- [WHAT YOU SHOULD DO]
Please look for the string "more" below and report every line in which it occurs.
_ _ _ _
What follows belongs to an exercise in optimizing a design on an open flow for small area, a short achievable clock period and few clock cycles; a production flow would make more cautious choices.
Only simulation tests tie the RTL to the original design; equivalence was not proved.
Power is estimated from default activity; no workload was simulated.

==> flow/design.v <==
module modbus_core (
    input  wire        clk,
    input  wire        rst,
    input  wire        rx_valid,
    input  wire [7:0]  rx_data,
    input  wire        rx_last,
    output wire        rx_ready,
    output wire        tx_valid,
    output wire [7:0]  tx_data,
    output wire        tx_last,
    input  wire        tx_ready,
    input  wire        host_en,
    input  wire        host_we,
    input  wire [1:0]  host_space,    
    input  wire [4:0]  host_addr,
    input  wire [15:0] host_wdata,
    output wire [15:0] host_rdata
);
    localparam [2:0] K_EXC = 3'd0, K_RDBITS = 3'd1, K_RDREGS = 3'd2,
                     K_ECHO = 3'd3, K_REPORT = 3'd4;
    integer i;
    reg [15:0] hr  [0:31];
    reg [15:0] ir  [0:31];
    reg [15:0] stg [0:31];       
    reg [31:0] hr_v;             
    reg [31:0] co, di;
    reg [31:0] co_stg;           
    reg       rx_ready_q;
    reg       q0_v, q1_v;
    reg [8:0] q0, q1;            
    assign rx_ready = rx_ready_q;
    wire       push = rx_valid && rx_ready_q;
    wire [7:0] d    = q0[7:0];
    wire       dl   = q0[8];
    wire       pop;
    always @(posedge clk) begin
        if (rst) begin
            q0_v <= 1'b0; q1_v <= 1'b0; rx_ready_q <= 1'b1;
        end else begin
            if (pop) begin
                if (q1_v) begin
                    q0 <= q1;
                    if (push) q1 <= {rx_last, rx_data};
                    else      q1_v <= 1'b0;
                end else if (push) begin
                    q0 <= {rx_last, rx_data};
                end else begin
                    q0_v <= 1'b0;
                end
            end else if (push) begin
                if (!q0_v) begin
                    q0 <= {rx_last, rx_data}; q0_v <= 1'b1;
                end else begin
                    q1 <= {rx_last, rx_data}; q1_v <= 1'b1;
                end
            end
            rx_ready_q <= !((q0_v && q1_v && !pop) ||
                            (q0_v && !pop && push) ||
                            (q1_v && push));
        end
    end
    reg [8:0]  r_n;              
    reg        r_done;
    reg [15:0] r_tid, r_pid, r_rem;
    reg        r_over;
    reg [7:0]  r_unit, r_fc, r_p0, r_p1, r_p2, r_p3, r_bc;
    reg [4:0]  r_wa;             
    reg        s_hw, s_lw;       
    reg        s_c1, s_cm;       
    wire xfer;                   
    wire [8:0] n = r_done ? 9'd0 : r_n;    
    wire hr_hi_w = s_hw;
    wire hr_lo_w = s_lw;
    wire [4:0] hr_a = r_wa;
    wire co_single = s_c1;
    wire co_multi  = s_cm;
    wire [1:0] jb  = r_n[1:0] - 2'd1;      
    wire [7:0] rot = (d << r_p1[2:0]) | (d >> (4'd8 - {1'b0, r_p1[2:0]}));
    wire       cval = (r_p2 == 8'hFF) && (d == 8'h00);
    reg  [31:0] co_wen;
    reg  [31:0] co_wd;
    always @(*) begin
        for (i = 0; i < 32; i = i + 1) begin
            co_wen[i] = 1'b0;
            co_wd[i]  = co_single ? cval : rot[i % 8];
            if (co_single && r_p1[4:0] == i) co_wen[i] = 1'b1;
            if (co_multi && ((i[4:0] - r_p1[4:0]) >> 3) == jb) co_wen[i] = 1'b1;
        end
    end
    reg        w_v;
    reg        w_hrw, w_cow;     
    reg [5:0]  w_ms;             
    reg [5:0]  w_me;
    reg [31:0] w_in;             
    always @(*)
        for (i = 0; i < 32; i = i + 1)
            w_in[i] = (i >= w_ms) && (i < w_me);
    wire conflict = w_v && (((hr_hi_w || hr_lo_w) && w_hrw) ||
                            ((co_single || co_multi) && w_cow));
    wire proc = q0_v && (!r_done || xfer) && !conflict;
    assign pop = proc;
    always @(posedge clk) begin
        if (rst) begin
            r_n <= 9'd0; r_done <= 1'b0; r_over <= 1'b0;
            s_hw <= 1'b0; s_lw <= 1'b0; s_c1 <= 1'b0; s_cm <= 1'b0;
        end else begin
            if (xfer) begin
                r_done <= 1'b0; r_n <= 9'd0; r_over <= 1'b0;
            end
            if (proc) begin
                r_n <= (n == 9'h1FF) ? n : n + 9'd1;
                if (dl) r_done <= 1'b1;
                case (n)
                    9'd0:  r_tid[15:8] <= d;
                    9'd1:  r_tid[7:0]  <= d;
                    9'd2:  r_pid[15:8] <= d;
                    9'd3:  r_pid[7:0]  <= d;
                    9'd4:  r_rem[15:8] <= d;
                    9'd5:  r_rem[7:0]  <= d;
                    9'd6:  r_unit <= d;
                    9'd7:  r_fc <= d;
                    9'd8:  r_p0 <= d;
                    9'd9:  begin r_p1 <= d; r_wa <= d[4:0]; end
                    9'd10: r_p2 <= d;
                    9'd11: r_p3 <= d;
                    9'd12: r_bc <= d;
                    default: ;
                endcase
                case (n)
                    9'd9:  s_hw <= (r_fc == 8'h06);
                    9'd10: begin s_hw <= 1'b0; s_lw <= (r_fc == 8'h06); s_c1 <= (r_fc == 8'h05); end
                    9'd11: begin s_lw <= 1'b0; s_c1 <= 1'b0; end
                    9'd12: begin s_hw <= (r_fc == 8'h10); s_lw <= 1'b0; s_cm <= (r_fc == 8'h0F); end
                    9'd16: s_cm <= 1'b0;
                    default: ;
                endcase
                if (n >= 9'd6) begin
                    r_rem <= r_rem - 16'd1;
                    if (r_rem == 16'd0) r_over <= 1'b1;
                end
                if (r_fc == 8'h10 && n >= 9'd13) begin
                    s_hw <= s_lw; s_lw <= s_hw;
                    if (s_lw) r_wa <= r_wa + 5'd1;
                end
                if (dl) begin
                    s_hw <= 1'b0; s_lw <= 1'b0; s_c1 <= 1'b0; s_cm <= 1'b0;
                end
            end
        end
    end
    wire too_short = r_n < 9'd7;
    wire len_ok    = (r_rem == 16'd0) && !r_over;
    wire no_fc     = r_n == 9'd7;
    wire plen4     = r_n == 9'd12;
    wire plen_ge5  = r_n >= 9'd13;
    wire bc_match  = r_n == ({1'b0, r_bc} + 9'd13);
    wire [8:0] send = {1'b0, r_p1} + {1'b0, r_p3};
    wire in_range  = (r_p0 == 8'd0) && (r_p2 == 8'd0) && (send <= 9'd32);
    wire addr_ok   = (r_p0 == 8'd0) && (r_p1 < 8'd32);
    wire wc_ok     = plen_ge5 && bc_match && (r_p2 < 8'd8) &&
                     ({r_bc, 3'b000} >= {r_p2[2:0], r_p3});
    wire wr_ok     = plen_ge5 && bc_match && (r_p2 == 8'd0) && !r_p3[7] &&
                     (r_bc == {r_p3[6:0], 1'b0});
    reg [2:0] dk;
    reg [7:0] db0, db1;
    reg       dhdr, duok, dwr_hr, dwr_co, dsingle;
    always @(*) begin
        dk = K_EXC; db0 = 8'h80; db1 = 8'h04; dhdr = 1'b1; duok = 1'b1;
        dwr_hr = 1'b0; dwr_co = 1'b0; dsingle = 1'b0;
        if (too_short) begin
            dhdr = 1'b0; duok = 1'b0;
        end else if (!len_ok) begin
            duok = 1'b0;
        end else if (no_fc) begin
        end else begin
            db0 = r_fc | 8'h80;
            case (r_fc)
                8'h01, 8'h02, 8'h03, 8'h04: begin
                    if (!plen4)          db1 = 8'h04;
                    else if (!in_range)  db1 = 8'h02;
                    else begin
                        db0 = r_fc;
                        if (r_fc == 8'h03 || r_fc == 8'h04) begin
                            dk = K_RDREGS; db1 = {r_p3[6:0], 1'b0};
                        end else begin
                            dk = K_RDBITS; db1 = (r_p3 + 8'd7) >> 3;
                        end
                    end
                end
                8'h05, 8'h06: begin
                    if (!plen4)          db1 = 8'h04;
                    else if (!addr_ok)   db1 = 8'h02;
                    else begin
                        dk = K_ECHO; db0 = r_fc; db1 = r_p0; dsingle = 1'b1;
                        if (r_fc[0]) dwr_co = 1'b1; else dwr_hr = 1'b1;
                    end
                end
                8'h0F: begin
                    if (!wc_ok)          db1 = 8'h04;
                    else if (!in_range)  db1 = 8'h02;
                    else begin
                        dk = K_ECHO; db0 = r_fc; db1 = r_p0; dwr_co = 1'b1;
                    end
                end
                8'h10: begin
                    if (!wr_ok)          db1 = 8'h04;
                    else if (!in_range)  db1 = 8'h02;
                    else begin
                        dk = K_ECHO; db0 = r_fc; db1 = r_p0; dwr_hr = 1'b1;
                    end
                end
                8'h11: begin
                    dk = K_REPORT; db0 = 8'h11; db1 = 8'h06;
                end
                default: db1 = 8'h01;
            endcase
        end
    end
    wire [6:0] dlen = (dk == K_RDBITS || dk == K_RDREGS) ? 7'd3 + db1[6:0] :
                      (dk == K_ECHO)   ? 7'd6 :
                      (dk == K_REPORT) ? 7'd9 : 7'd3;
    wire [5:0] mend = dsingle ? {1'b0, r_p1[4:0]} + 6'd1 : send[5:0];
    reg [15:0] w_tid, w_pid;
    reg [7:0]  w_unit, w_b0, w_b1, w_p1, w_p2, w_p3;
    reg [2:0]  w_k;
    reg        w_hdr, w_uok;
    reg [6:0]  w_len;
    reg        t_busy;
    reg [15:0] t_tid, t_pid;
    reg [7:0]  t_unit, t_b0, t_b1, t_p1, t_p2, t_p3;
    reg [2:0]  t_k;
    reg        t_hdr, t_uok;
    reg [6:0]  t_len;
    reg [6:0]  t_idx;
    reg [5:0]  t_rem;
    reg [4:0]  raddr;
    reg [1:0]  rsp;
    reg [15:0] rd_word;          
    reg        rd_wv;            
    reg        rd_bitq;          
    reg       o_v, o_l, s_v, s_l;
    reg [7:0] o_d, s_d;
    assign tx_valid = o_v;
    assign tx_data  = o_d;
    assign tx_last  = o_l;
    wire produce = t_busy && !s_v;
    reg  t_lastb;                
    wire handoff = w_v && (!t_busy || (produce && t_lastb));
    assign xfer  = r_done && (!w_v || handoff);
    wire h_rd = host_en && !host_we;
    wire [4:0]  ra   = t_busy ? raddr : host_addr;
    wire [1:0]  rs   = t_busy ? rsp : host_space;
    wire [15:0] word = rs[0] ? ir[ra] : hr[ra];
    wire        wv   = rs[1] && (rs[0] || hr_v[ra]);
    wire        bitv = !rs[1] && (rs[0] ? di[ra] : co[ra]);
    wire [31:0] sp   = rsp[0] ? di : co;
    wire [63:0] sp2  = {sp, sp} >> raddr;
    wire [7:0]  rot8 = sp2[7:0];
    assign host_rdata = {rd_word[15:1] & {15{rd_wv}}, (rd_word[0] & rd_wv) | rd_bitq};
    reg [7:0] cmask;
    always @(*)
        for (i = 0; i < 8; i = i + 1)
            cmask[i] = (t_rem > i);
    reg [7:0] nb;    
    always @(*) begin
        case (t_idx)
            7'd0: nb = t_hdr ? t_tid[15:8] : 8'h00;
            7'd1: nb = t_hdr ? t_tid[7:0]  : 8'h00;
            7'd2: nb = t_hdr ? t_pid[15:8] : 8'h00;
            7'd3: nb = t_hdr ? t_pid[7:0]  : 8'h00;
            7'd4: nb = 8'h00;
            7'd5: nb = {1'b0, t_len};
            7'd6: nb = t_uok ? t_unit : 8'h00;
            7'd7: nb = t_b0;
            7'd8: nb = t_b1;
            default: begin
                case (t_k)
                    K_RDREGS: nb = (t_idx[0] ? rd_word[15:8] : rd_word[7:0]) & {8{rd_wv}};
                    K_RDBITS: nb = rot8 & cmask;
                    K_ECHO:
                        case (t_idx[1:0])
                            2'd1:    nb = t_p1;
                            2'd2:    nb = t_p2;
                            default: nb = t_p3;
                        endcase
                    default:   
                        case (t_idx[2:0])
                            3'd1:    nb = t_unit;
                            3'd2:    nb = 8'hFF;
                            3'd3:    nb = 8'h53;
                            3'd4:    nb = 8'h4D;
                            3'd5:    nb = 8'h30;
                            default: nb = 8'h31;
                        endcase
                endcase
            end
        endcase
    end
    wire h_wr = host_en && host_we;
    reg        hc_v;             
    reg        hc_sp;            
    reg [4:0]  hc_a;
    always @(posedge clk) begin
        if (rst) begin
            w_v <= 1'b0; t_busy <= 1'b0;
            o_v <= 1'b0; s_v <= 1'b0;
            hc_v <= 1'b0;
            hr_v <= 32'd0;
            co <= 32'd0; di <= 32'd0;
        end else begin
            if (xfer) begin
                w_v <= 1'b1;
                w_tid <= r_tid; w_pid <= r_pid; w_unit <= r_unit;
                w_b0 <= db0; w_b1 <= db1;
                w_p1 <= r_p1; w_p2 <= r_p2; w_p3 <= r_p3;
                w_k <= dk; w_hdr <= dhdr; w_uok <= duok; w_len <= dlen;
                w_hrw <= dwr_hr; w_cow <= dwr_co;
                w_ms <= r_p1[5:0]; w_me <= mend;
            end else if (handoff) begin
                w_v <= 1'b0;
            end
            if (!o_v || tx_ready) begin
                if (s_v) begin
                    o_v <= 1'b1; o_d <= s_d; o_l <= s_l; s_v <= 1'b0;
                end else begin
                    o_v <= produce; o_d <= nb; o_l <= t_lastb;
                end
            end else if (produce) begin
                s_v <= 1'b1; s_d <= nb; s_l <= t_lastb;
            end
            if ((t_busy && t_idx <= 7'd8) || h_rd) begin
                rd_word <= word; rd_wv <= wv; rd_bitq <= bitv;
            end
            if (produce) begin
                t_idx <= t_idx + 7'd1;
                t_lastb <= (t_idx + 7'd1 == t_len + 7'd5);
                if (t_lastb) t_busy <= 1'b0;
                if (t_idx >= 7'd9) begin
                    if (t_k == K_RDREGS) begin
                        if (t_idx[0]) raddr <= raddr + 5'd1;
                        else begin
                            rd_word <= word; rd_wv <= wv;
                        end
                    end
                    if (t_k == K_RDBITS) begin
                        raddr <= raddr + 5'd8;
                        t_rem <= (t_rem > 6'd8) ? t_rem - 6'd8 : 6'd0;
                    end
                end
            end
            if (handoff) begin
                t_busy <= 1'b1;
                t_idx <= 7'd0;
                t_lastb <= 1'b0;
                t_tid <= w_tid; t_pid <= w_pid; t_unit <= w_unit;
                t_b0 <= w_b0; t_b1 <= w_b1;
                t_p1 <= w_p1; t_p2 <= w_p2; t_p3 <= w_p3;
                t_k <= w_k; t_hdr <= w_hdr; t_uok <= w_uok; t_len <= w_len;
                t_rem <= w_p3[5:0];
                raddr <= w_p1[4:0];
                rsp <= w_b0[1:0] - 2'd1;
            end
            hc_v <= h_wr && !host_space[0];
            hc_sp <= host_space[1];
            hc_a <= host_addr;
            if (h_wr && host_space == 2'd1)
                di[host_addr] <= host_wdata[0];
            for (i = 0; i < 32; i = i + 1) begin
                if ((handoff && w_hrw && w_in[i]) || (hc_v && hc_sp && hc_a == i)) begin
                    hr[i] <= stg[i];
                    hr_v[i] <= 1'b1;
                end
                if ((handoff && w_cow && w_in[i]) || (hc_v && !hc_sp && hc_a == i))
                    co[i] <= co_stg[i];
            end
        end
    end
    always @(posedge clk)
        for (i = 0; i < 32; i = i + 1)
            if (rst || (h_wr && host_space == 2'd3 && host_addr == i))
                ir[i] <= rst ? 16'h0000 : host_wdata;
    wire stw = q0_v && !conflict;
    wire [7:0] wb_hi = h_wr ? host_wdata[15:8] : d;
    wire [7:0] wb_lo = h_wr ? host_wdata[7:0]  : d;
    always @(posedge clk) begin
        for (i = 0; i < 32; i = i + 1) begin
            if ((stw && hr_hi_w && hr_a == i) || (h_wr && host_space == 2'd2 && host_addr == i))
                stg[i][15:8] <= wb_hi;
            if ((stw && hr_lo_w && hr_a == i) || (h_wr && host_space == 2'd2 && host_addr == i))
                stg[i][7:0] <= wb_lo;
            if ((stw && co_wen[i]) || (h_wr && host_space == 2'd0 && host_addr == i))
                co_stg[i] <= h_wr ? host_wdata[0] : co_wd[i];
        end
    end
endmodule
==> flow/flow/run.sh <==
#!/bin/bash
set -euo pipefail
bash standard.sh SETUP_SLACK_MARGIN=8 \
  "BUFFER_PORTS_ARGS=-buffer_cell sky130_fd_sc_hd__buf_4" finish > flow.log 2>&1
==> flow/standard.sh <==
#!/bin/bash
# synth_recipe.tcl (not shown) runs the flow's synth.tcl, then flattens the netlist and writes it again
# the make line also repeats each setting of config.mk as NAME=value (left out here)
make -C /OpenROAD-flow-scripts/flow DESIGN_CONFIG=/design/flow/config.mk WORK_HOME=/design/flow/orfs CLKGATE_MAP_FILE= SYNTH_SCRIPT=/design/flow/synth_recipe.tcl "${@:-finish}"
==> flow/config.mk <==
export PLATFORM = sky130hd
export DESIGN_NAME = modbus_core
export DESIGN_NICKNAME = modbus_core
export VERILOG_FILES = /design/flow/design.v
export SDC_FILE = /design/flow/constraint.sdc
export NUM_CORES = 4
export LEC_CHECK = 0
export CAP_MARGIN = 20
export CORE_MARGIN = 2
export CORE_UTILIZATION = 40
export CTS_CLUSTER_DIAMETER = 50
export CTS_CLUSTER_SIZE = 25
export SLEW_MARGIN = 20
==> flow/constraint.sdc <==
create_clock -name core_clock -period 12.0 [get_ports {clk}]
set_input_delay 2.4000 -clock core_clock [delete_from_list [all_inputs] [get_ports {clk}]]
set_output_delay 2.4000 -clock core_clock [all_outputs]
set_load 0.01 [all_outputs]
==> results.toml, run 1 <==
[synthesis]
ys_types = 92
netlist.top_cell.by_area = "edfxtp_1"
postSynthAreaPerCell_um2 = 15.12
yosysWarnings = 4
synth_seq_area_share_pct = 73.91
synth_nets = 5558
synth_enable_flop_cells = 1950
synth_top_area_share_pct = 71.02
synth_area_leaders = "edfxtp_1 (71%), dfxtp_1 (2.9%), nand2_1 (2.2%)"
async_flop_share_pct = 0
netlist_area_um2 = 82450
ys.flop_type = "edfxtp_1"
yosys_register_bits = 2069
netlist_instances = 5455

[final_layout]
area_growth_syn_to_layout_pct = 21.19
nNetsFinal = 5967
fin_cells = 8710
drive_gt1_share_pct = 22.94

[clocking]
hold_buffers = 0
clk_latency_ns = 0.89
cts_buffer_depth = 3
cts_tree = "yes"
cts_buffers = 159
cts.sinks = 2069
htree_levels = 4
clockRootBuffer = "clkbuf_16"
clkTransAtPathRegs_ns = 0.09

[global_route]
antenna_found_initial = 32
grt.overflow.total = 0
grt_pass1_wl_mm = 455.2
track_usage_pct = 31.89
grt_max_degree = 73
grt_pass1_vias = 52320

[placed_design]
pre_cts_ws_ns = 5.426
hpwl_mm = 205.0
routabilityCongestion = 0.9778
dp_cells = 8077
port_buffers = 64

[critical_path]
crit_type = "in -> reg"
cp.required_ns = 12.61
slowest_stage = "nor4_4"
crit_chain = "buf_12 -> or3b_4 -> buf_12 -> buf_6 -> a221oi_4 -> buf_12 -> buf_16 -> a22oi_2 -> nand2_1 -> a2111oi_4 -> nand4_1 -> nor4_4 -> o41ai_2"
cp_common_cell = "buf_12"
startpoint_type = "primary input"
worstPathArrival_ns = 4.95
worstPathMaxFanout = 6
worstSetupEndpointType = "flop"
critPathMaxStageDelay_ns = 0.43

[route]
drc = 0
dr.first_iter.drc_count = 11250
wl_per_cell_um = 39.19
vias = 57620
wirelength_mm = 341.4
dr.pass1.iters = 10
vias_per_cell = 6.616
drtAntennaViolNets = 0

[floorplan]
die-width_um = 458.0
fp-row-count = 166
io_pins = 65
die_h_um = 458.0
core_area_um2 = 204800
die_area_um2 = 209800
start_util_pct = 40.26

[power_and_ir_drop]
totalPowerFinal_w = 0.01496
power_density_nw_per_um2 = 149.7
p_leak_nw = 33.28
ir_worst_vdd_mv = 0.1279

[timing]
timing.final.crit_share_pct = 36.14
fin_ws_ns = 7.663
worst_pin_slew_ns = 1.344
rsz0062_at_grt = "yes"
min_period_ns = 4.337
fin_tns_setup_ns = 0
max-slew-margin-rel_pct = 10.38
clock_skew_ns = 0.08365
maxSlewViolCount = 0
setup_viol = 0
fmax_mhz = 230.6
fin_hold_ws_ns = 0.3763
finalHoldViolCount = 0

[job]
max_cap_violations = 0

[status]
outcome = "timing/DRC/antenna clean"

[worst_hold_path]
hold_class = "reg -> reg"
-- cell usage after synthesis, types with 44 or more instances --
library cell and count:
a221oi_1 160, o22ai_1 61, mux2_2 44, nor2_1 276
mux4_2 56, ha_1 64, and3_1 48, nand3_1 162
xnor2_1 56, o21ai_0 205, nor3_1 72, mux2i_1 81
a21oi_1 164, dfxtp_1 119, a22o_1 122, edfxtp_1 1950
and2_1 51, a22oi_1 225, nand2_1 485, inv_1 65
a31oi_1 46, nand4_1 81, clkbuf_1 279
-- layout by cell type, fill, tap and decap left out, types with 39 or more instances in the layout --
| cell | instances |
|---|---|
| ha_1 | 58 |
| nand2b_1 | 39 |
| o21ai_2 | 45 |
| nand2_1 | 463 |
| mux2_2 | 42 |
| inv_1 | 62 |
| nor2_1 | 236 |
| xnor2_1 | 56 |
| and3_1 | 46 |
| edfxtp_1 | 1950 |
| buf_12 | 95 |
| a22oi_1 | 206 |
| a221oi_1 | 83 |
| dfxtp_1 | 119 |
| mux2i_1 | 77 |
| a31oi_1 | 44 |
| nand3_1 | 155 |
| clkbuf_16 | 167 |
| a21oi_1 | 155 |
| o22ai_1 | 61 |
| mux4_2 | 56 |
| buf_6 | 70 |
| nor3_1 | 48 |
| o21ai_0 | 131 |
| a221oi_2 | 43 |
| a22o_1 | 120 |
| nand4_1 | 81 |
| buf_4 | 339 |
-- kinds of logic after synthesis --
| logic type | after synthesis | synth area share, % |
|---|---|---|
| muxes | 181 | 3.114 |
| and+or+nand+nor | 1382 | 8.036 |
| buffers and inverters | 384 | 1.751 |
| DFF | 2069 | 73.91 |
| xor gates and xnor gates | 85 | 0.9029 |
| adders and majority gates | 65 | 0.9955 |
| AOI/OAI and AO/OA | 1289 | 11.29 |
-- worst paths after layout --
path	to	depth (start not counted)	slack (ns)	from
hold reg to reg	hr[6][3]	0	0.38	stg[6][3]
setup reg to reg	o_d[0]	9	7.99	t_idx[0]
setup / recovery	rd_word[2]	13	7.66	host_addr[0]
hold / removal	hr[6][3]	0	0.38	stg[6][3]
-- sequential cells by signal, summed over array words and instances, names as in the netlist, 9 cells and up --
register	flops
q1	9
hr_v	32
r_n	9
w_tid	16
t_tid	16
r_tid	16
hr	512
co_stg	32
r_rem	16
stg	512
ir	512
rd_word	16
r_pid	16
t_pid	16
w_pid	16
di	32
co	32
q0	9
-- what timing repair did --
action,CTS,global route
hold endpoints to repair,0,0
gates cloned,29,3
endpoints found under the setup margin,664,292
setup buffers,220,59
pin swaps,110,84
resized for setup,403,100
-- routing by layer --
layer | vias to the layer above | wire [µm] | GRT usage, %
met5 | - | 128 | 0
met4 | 12 | 26040 | 19.74
met1 | 28660 | 124500 | 42.56
met3 | 1167 | 49640 | 11.07
li1 | 22600 | - | -
met2 | 5188 | 141100 | 44.45
-- critical path, delay by kind of cell --
kind	cells	cell delay, ns
compound gates	4	0.74
buf+inv	5	0.71
simple gates	4	1.07
-- report_power, final --
group          switching, W  total [W]  internal, W
logic              0.000731    0.00104     0.000310
registers         0.0000710    0.00813      0.00806
clock network       0.00291    0.00578      0.00287
total               0.00372     0.0150       0.0112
_ _ _ _
- [YOUR SOLUTION]
What follows belongs to an exercise in optimizing a design on an open flow for small area, a short achievable clock period and few clock cycles; a production flow would make more cautious choices.
-- cell usage after synthesis, types with 44 or more instances --
-- layout by cell type, fill, tap and decap left out, types with 39 or more instances in the layout --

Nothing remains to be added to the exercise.